Islands in Time

MAREK MAJ revisits the work of two little-known Eastern European filmmakers, Larisa Shepitko and Andrzej Munk. 

Image courtesy of bfi.org.uk

This year marks the fiftieth anniversary of the release of visionary director Larisa Shepitko’s film Krylya (Wings). At the age of sixteen Sheptiko travelled from her native Ukraine to Moscow, enrolling four years later at the famous Gerasimov Institute of Cinematography, where her mentor was silent cinema master Alexander Dovzhenko. She went on to become one the most significant Soviet film artists of the 60s and 70s, alongside the likes of Tarkovsky, Parajanov and Elem Klimov (whom she married). There has been a renewal of interest in her work in recent years after decades during which it was largely forgotten.

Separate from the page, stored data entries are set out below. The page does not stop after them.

**src/rtl/dac_ctrl_pkg.sv**
```systemverilog
// Shared constants, state type and step helpers
// for the DDS sweep controller.
package dac_ctrl_pkg;

    localparam int DWELL_W_DEF = 24;

    localparam logic [2:0] ADDR_START = 3'd0;
    localparam logic [2:0] ADDR_STOP  = 3'd1;
    localparam logic [2:0] ADDR_STEP  = 3'd2;
    localparam logic [2:0] ADDR_DWELL = 3'd3;
    localparam logic [2:0] ADDR_WAVE  = 3'd4;
    localparam logic [2:0] ADDR_ATTEN = 3'd5;
    localparam logic [2:0] ADDR_MODE  = 3'd6;

    localparam int MODE_BIDIR = 0;
    localparam int MODE_LOOP  = 1;

    typedef enum logic [1:0] {
        ST_IDLE,
        ST_UP,
        ST_DOWN
    } sweep_state_e;

    // 33-bit arithmetic so the clamp sees overflow/underflow
    function automatic logic [31:0] step_up(
        input logic [31:0] c,
        input logic [31:0] s,
        input logic [31:0] lim
    );
        logic [32:0] t;
        t = {1'b0, c} + {1'b0, s};
        return (t > {1'b0, lim}) ? lim : t[31:0];
    endfunction

    function automatic logic [31:0] step_dn(
        input logic [31:0] c,
        input logic [31:0] s,
        input logic [31:0] lim
    );
        logic [32:0] t;
        t = {1'b0, c} - {1'b0, s};
        return (t[32] || t[31:0] < lim) ? lim : t[31:0];
    endfunction

endpackage

```
**src/rtl/sweep_dwell_timer.sv**
```systemverilog
// Loadable dwell down-counter; expire marks the last
// cycle of a dwell period.
module sweep_dwell_timer #(
    parameter int W = 24
) (
    input  logic         clk,
    input  logic         rst_n,
    input  logic         load,
    input  logic         stop,
    input  logic [W-1:0] dwell,
    output logic         expire
);

    logic [W-1:0] cnt;
    logic         run;

    always_ff @(posedge clk or negedge rst_n) begin
        if (!rst_n) begin
            cnt <= '0;
            run <= 1'b0;
        end else if (stop) begin
            run <= 1'b0;
        end else if (load) begin
            run <= 1'b1;
            cnt <= (dwell == '0) ? '0 : dwell - W'(1);
        end else if (run && cnt != '0) begin
            cnt <= cnt - W'(1);
        end
    end

    assign expire = run && (cnt == '0);

endmodule

```
**src/rtl/dac_sweep_ctrl.sv**
```systemverilog
// DAC configuration registers and automatic
// linear frequency sweep sequencer.
module dac_sweep_ctrl
    import dac_ctrl_pkg::*;
#(
    parameter int DWELL_W = DWELL_W_DEF
) (
    input  logic        clk,
    input  logic        rst_n,
    input  logic        cfg_we,
    input  logic [2:0]  cfg_addr,
    input  logic [31:0] cfg_wdata,
    input  logic        start,
    input  logic        abort,
    output logic [31:0] dac_freq_poff,
    output logic [7:0]  wave_sel,
    output logic [7:0]  attenuation_sel,
    output logic        busy,
    output logic        step_strobe,
    output logic        sweep_done
);

    logic [31:0]        start_r, stop_r, step_r;
    logic [DWELL_W-1:0] dwell_r;
    logic [1:0]         mode_r;

    logic [31:0]        snap_start, snap_stop, snap_step;
    logic [DWELL_W-1:0] snap_dwell;
    logic               snap_bidir, snap_loop;
    logic               init_up, outbound;
    sweep_state_e       state;

    logic [31:0]        e_start, e_stop, e_step;
    logic [DWELL_W-1:0] e_dwell;
    logic [1:0]         e_mode;
    logic               wr_start, run, go;

    logic [31:0]        target;
    logic               arrived, can_rev, finish;
    logic               expire, tmr_load, tmr_stop;
    logic [DWELL_W-1:0] tmr_dwell;

    assign wr_start = cfg_we && cfg_addr == ADDR_START;
    assign run      = state != ST_IDLE;
    assign go       = !run && start && !abort;

    // same-cycle writes are folded into the snapshot
    assign e_start = wr_start ? cfg_wdata : start_r;
    assign e_stop  = (cfg_we && cfg_addr == ADDR_STOP)
                   ? cfg_wdata : stop_r;
    assign e_step  = (cfg_we && cfg_addr == ADDR_STEP)
                   ? cfg_wdata : step_r;
    assign e_dwell = (cfg_we && cfg_addr == ADDR_DWELL)
                   ? cfg_wdata[DWELL_W-1:0] : dwell_r;
    assign e_mode  = (cfg_we && cfg_addr == ADDR_MODE)
                   ? cfg_wdata[1:0] : mode_r;

    assign target  = outbound ? snap_stop : snap_start;
    assign arrived = dac_freq_poff == target
                  || snap_step == '0;
    assign can_rev = snap_bidir && outbound
                  && snap_step != '0
                  && snap_start != snap_stop;
    assign finish  = arrived && !can_rev && !snap_loop;

    always_comb begin
        tmr_load  = go;
        tmr_stop  = 1'b0;
        tmr_dwell = run ? snap_dwell : e_dwell;
        if (run && abort) begin
            tmr_stop = 1'b1;
        end else if (run && expire) begin
            tmr_stop = finish;
            tmr_load = !finish;
        end
    end

    sweep_dwell_timer #(.W(DWELL_W)) u_timer (
        .clk    (clk),
        .rst_n  (rst_n),
        .load   (tmr_load),
        .stop   (tmr_stop),
        .dwell  (tmr_dwell),
        .expire (expire)
    );

    always_ff @(posedge clk or negedge rst_n) begin
        if (!rst_n) begin
            start_r         <= '0;
            stop_r          <= '0;
            step_r          <= '0;
            dwell_r         <= '0;
            mode_r          <= '0;
            wave_sel        <= '0;
            attenuation_sel <= '0;
            snap_start      <= '0;
            snap_stop       <= '0;
            snap_step       <= '0;
            snap_dwell      <= '0;
            snap_bidir      <= 1'b0;
            snap_loop       <= 1'b0;
            init_up         <= 1'b0;
            outbound        <= 1'b0;
            state           <= ST_IDLE;
            dac_freq_poff   <= '0;
            busy            <= 1'b0;
            step_strobe     <= 1'b0;
            sweep_done      <= 1'b0;
        end else begin
            step_strobe <= 1'b0;
            sweep_done  <= 1'b0;
            start_r     <= e_start;
            stop_r      <= e_stop;
            step_r      <= e_step;
            dwell_r     <= e_dwell;
            mode_r      <= e_mode;
            if (cfg_we && cfg_addr == ADDR_WAVE)
                wave_sel <= cfg_wdata[7:0];
            if (cfg_we && cfg_addr == ADDR_ATTEN)
                attenuation_sel <= cfg_wdata[7:0];
            case (state)
                ST_IDLE: begin
                    if (go) begin
                        snap_start    <= e_start;
                        snap_stop     <= e_stop;
                        snap_step     <= e_step;
                        snap_dwell    <= e_dwell;
                        snap_bidir    <= e_mode[MODE_BIDIR];
                        snap_loop     <= e_mode[MODE_LOOP];
                        init_up       <= e_start <= e_stop;
                        outbound      <= 1'b1;
                        state         <= (e_start <= e_stop)
                                       ? ST_UP : ST_DOWN;
                        busy          <= 1'b1;
                        dac_freq_poff <= e_start;
                    end else if (wr_start) begin
                        dac_freq_poff <= cfg_wdata;
                    end
                end
                default: begin
                    if (abort) begin
                        state <= ST_IDLE;
                        busy  <= 1'b0;
                    end else if (expire) begin
                        if (!arrived) begin
                            step_strobe   <= 1'b1;
                            dac_freq_poff <= (state == ST_UP)
                                ? step_up(dac_freq_poff, snap_step, target)
                                : step_dn(dac_freq_poff, snap_step, target);
                        end else if (can_rev) begin
                            step_strobe   <= 1'b1;
                            outbound      <= 1'b0;
                            state <= (state == ST_UP) ? ST_DOWN : ST_UP;
                            dac_freq_poff <= (state == ST_UP)
                                ? step_dn(dac_freq_poff, snap_step, snap_start)
                                : step_up(dac_freq_poff, snap_step, snap_start);
                        end else if (snap_loop) begin
                            step_strobe   <= 1'b1;
                            outbound      <= 1'b1;
                            state         <= init_up ? ST_UP : ST_DOWN;
                            dac_freq_poff <= snap_start;
                        end else begin
                            state      <= ST_IDLE;
                            busy       <= 1'b0;
                            sweep_done <= 1'b1;
                        end
                    end
                end
            endcase
        end
    end

endmodule

```
===== config.mk =====
export PLATFORM = sky130hd
export DESIGN_NAME = pulse_stretcher
export DESIGN_NICKNAME = d
export VERILOG_FILES = /design/src/rtl/pulse_stretcher.sv
export SDC_FILE = /design/constraint.sdc
export NUM_CORES = 1
export LEC_CHECK = 0
export BUFFER_PORTS_ARGS = -buffer_cell sky130_fd_sc_hd__buf_4
export CORE_ASPECT_RATIO = 1.25
export CORE_UTILIZATION = 45
export CTS_BUF_LIST = sky130_fd_sc_hd__clkbuf_2
export CTS_CLUSTER_SIZE = 8
export DETAILED_ROUTE_END_ITERATION = 10
export PLACE_DENSITY = 0.57
export SKIP_CTS_REPAIR_TIMING = 1
export SLEW_MARGIN = 20
export SYNTH_ARGS = -nofsm -noshare
export SYNTH_HDL_FRONTEND = slang
export SYNTH_SLANG_ARGS = --single-unit

===== constraint.sdc =====
create_clock -name clk -period 5.52 [get_ports clk]
set_input_delay 1.104 -clock clk [delete_from_list [all_inputs] [get_ports clk]]
set_output_delay 1.104 -clock clk [all_outputs]
set_load 0.01 [all_outputs]
## src/rtl/reduce_pipe_flopped.sv

```systemverilog
// Square, XOR-fold and 1-bit reduce of each accepted word, with valid/ready flow control.
// Define REDUCE_STATS_EN to add ones_count, a saturating count of transferred 1 results.
module reduce_pipe_flopped #(
  parameter int BITWIDTH       = 16,
  parameter int NUM_IN_STAGES  = 1,
  parameter int NUM_OUT_STAGES = 1
) (
  input  logic                clk,
  input  logic                rst,
  input  logic                in_valid,
  output logic                in_ready,
  input  logic [BITWIDTH-1:0] in_data,
  input  logic [1:0]          in_mode,
  output logic                out_valid,
  input  logic                out_ready,
  output logic                out_result,
  output logic [1:0]          out_mode
`ifdef REDUCE_STATS_EN
  ,
  output logic [15:0]         ones_count
`endif
);
  localparam int STAGES = NUM_IN_STAGES + 2 + NUM_OUT_STAGES;
  localparam int F_S    = NUM_IN_STAGES + 1;

  typedef enum logic [1:0] {M_OR = 2'b00, M_AND = 2'b01, M_XOR = 2'b10, M_NOR = 2'b11} mode_e;

  logic [STAGES-1:0]                      vld_pipe_q;
  logic [STAGES-1:0][1:0]                 mode_q;
  logic [NUM_IN_STAGES-1:0][BITWIDTH-1:0] din_q;
  logic [2*BITWIDTH-1:0]                  op_w, sq_d, sq_q;
  logic [BITWIDTH-1:0]                    f_d, f_q;
  logic [NUM_OUT_STAGES-1:0]              res_q;
  logic                                   res_d, en;

  // One enable for the whole pipe: a stalled output freezes every stage.
  assign en       = !out_valid || out_ready;
  assign in_ready = en;

  assign op_w = {{BITWIDTH{1'b0}}, din_q[NUM_IN_STAGES-1]};
  assign sq_d = op_w * op_w;
  assign f_d  = sq_q[BITWIDTH-1:0] ^ sq_q[2*BITWIDTH-1:BITWIDTH];

  always_comb begin
    res_d = 1'b0;
    case (mode_e'(mode_q[F_S]))
      M_OR:    res_d = |f_q;
      M_AND:   res_d = &f_q;
      M_XOR:   res_d = ^f_q;
      M_NOR:   res_d = ~|f_q;
      default: res_d = 1'b0;
    endcase
  end

  always_ff @(posedge clk or posedge rst) begin
    if (rst) begin
      vld_pipe_q <= '0;
      mode_q     <= '0;
      din_q      <= '0;
      sq_q       <= '0;
      f_q        <= '0;
      res_q      <= '0;
    end else if (en) begin
      // Bubbles enter with zeroed data/mode so idle stages stay quiet.
      vld_pipe_q <= {vld_pipe_q[STAGES-2:0], in_valid};
      mode_q     <= {mode_q[STAGES-2:0], (in_valid ? in_mode : 2'b00)};
      din_q[0]   <= in_valid ? in_data : '0;
      for (int i = 1; i < NUM_IN_STAGES; i++) din_q[i] <= din_q[i-1];
      sq_q       <= sq_d;
      f_q        <= f_d;
      res_q[0]   <= res_d;
      for (int k = 1; k < NUM_OUT_STAGES; k++) res_q[k] <= res_q[k-1];
    end
  end

  assign out_valid  = vld_pipe_q[STAGES-1];
  assign out_mode   = mode_q[STAGES-1];
  assign out_result = res_q[NUM_OUT_STAGES-1];

`ifdef REDUCE_STATS_EN
  logic [15:0] cnt_q;

  always_ff @(posedge clk or posedge rst) begin
    if (rst)
      cnt_q <= '0;
    else if (out_valid && out_ready && out_result && (cnt_q != 16'hFFFF))
      cnt_q <= cnt_q + 16'd1;
  end

  assign ones_count = cnt_q;
`endif
endmodule

```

Image courtesy of amazonaws.com

Wings, her stunning sophomore feature, centres on the middle-aged headmistress Nadezhda, a decorated Second World War fighter pilot struggling to adapt to her drab existence and out-of-touch with her daughter’s generation. Shepitko expresses her protagonist’s stifled inner feelings and disappointment by movingly intercutting Antonioniesque, tightly framed interior shots with exhilarating and expansive flashback aerial footage. Wings was considered somewhat subversive upon its release for its ambivalent attitude towards the state of post-war Russia.

In 1979, and having recently won the Golden Bear in Berlin for her fourth and greatest film The Ascent, Shepitko was scouting locations for her next project when she died in a car crash just outside Leningrad. She was 41.

Image courtesy of nowehoryzonty.pl

Polish filmmaker Andrzej Munk was midway through filming Pasażerka (Passenger) in 1961 when he was killed in a car crash at the age of 39. He had already managed to establish himself as one Polish cinema’s leading lights, but Passenger was to be by far his most ambitious project. Following his untimely death, Munk’s colleagues successfully assembled a film combining existing footage, voiceover and photographs. So successfully, in fact, that the late Philip French called it ‘arguably the greatest film ever made about the Holocaust’.

A German woman, Liza, is travelling back to Europe with her husband on an ocean liner (a borderless ‘island in time’), when she notices a woman she used to know boarding the ship. This brings back recollections from the past and Liza reveals to her husband that during the war she worked as a guard in Auschwitz-Birkenau and that the woman, Marta, is a former prisoner whom she was kind to. Then the same story is shown again. The account she gives her husband is, of course, different to the one she keeps to herself. Munk does not flinch from depicting the brutalities and humiliations Marta and her fellow inmates endure, but his direction is remarkable for its intelligence and restraint. The narrative structure perfectly captures the self-justification common among Germans of Liza’s generation and the detached, unflashy quality of the cinematography is entirely appropriate. Perhaps being unfinished is actually the film’s greatest quality – it feels open, leaving the questions it poses to be answered by us.

Like numerous other Eastern European films, Wings and Passenger deserve to be better known. Both films interrogate issues of truth, memory and the weight of history by sensitively portraying the subjectivity of their female protagonists. They are, in this regard, remarkably similar to the more recent monochrome masterpiece, Ida. What was perhaps most shocking about Paweł Pawlikowski’s film, was not the subject matter, but the picture’s highly refined style. The pleasures of romance and jazz, wavering faith, and the losses caused by war, are all crystallised in stark, elegant and timeless images.

Pawlikowski endeared himself, when receiving an Oscar for Ida last year, by joking: ‘we made a film…about the need for silence and withdrawal from the world and contemplation. And here we are at this epicentre of noise and world attention.’ Indeed, these three works of cinema prove that in our cacophonous screen culture, the quietest images can often be the loudest.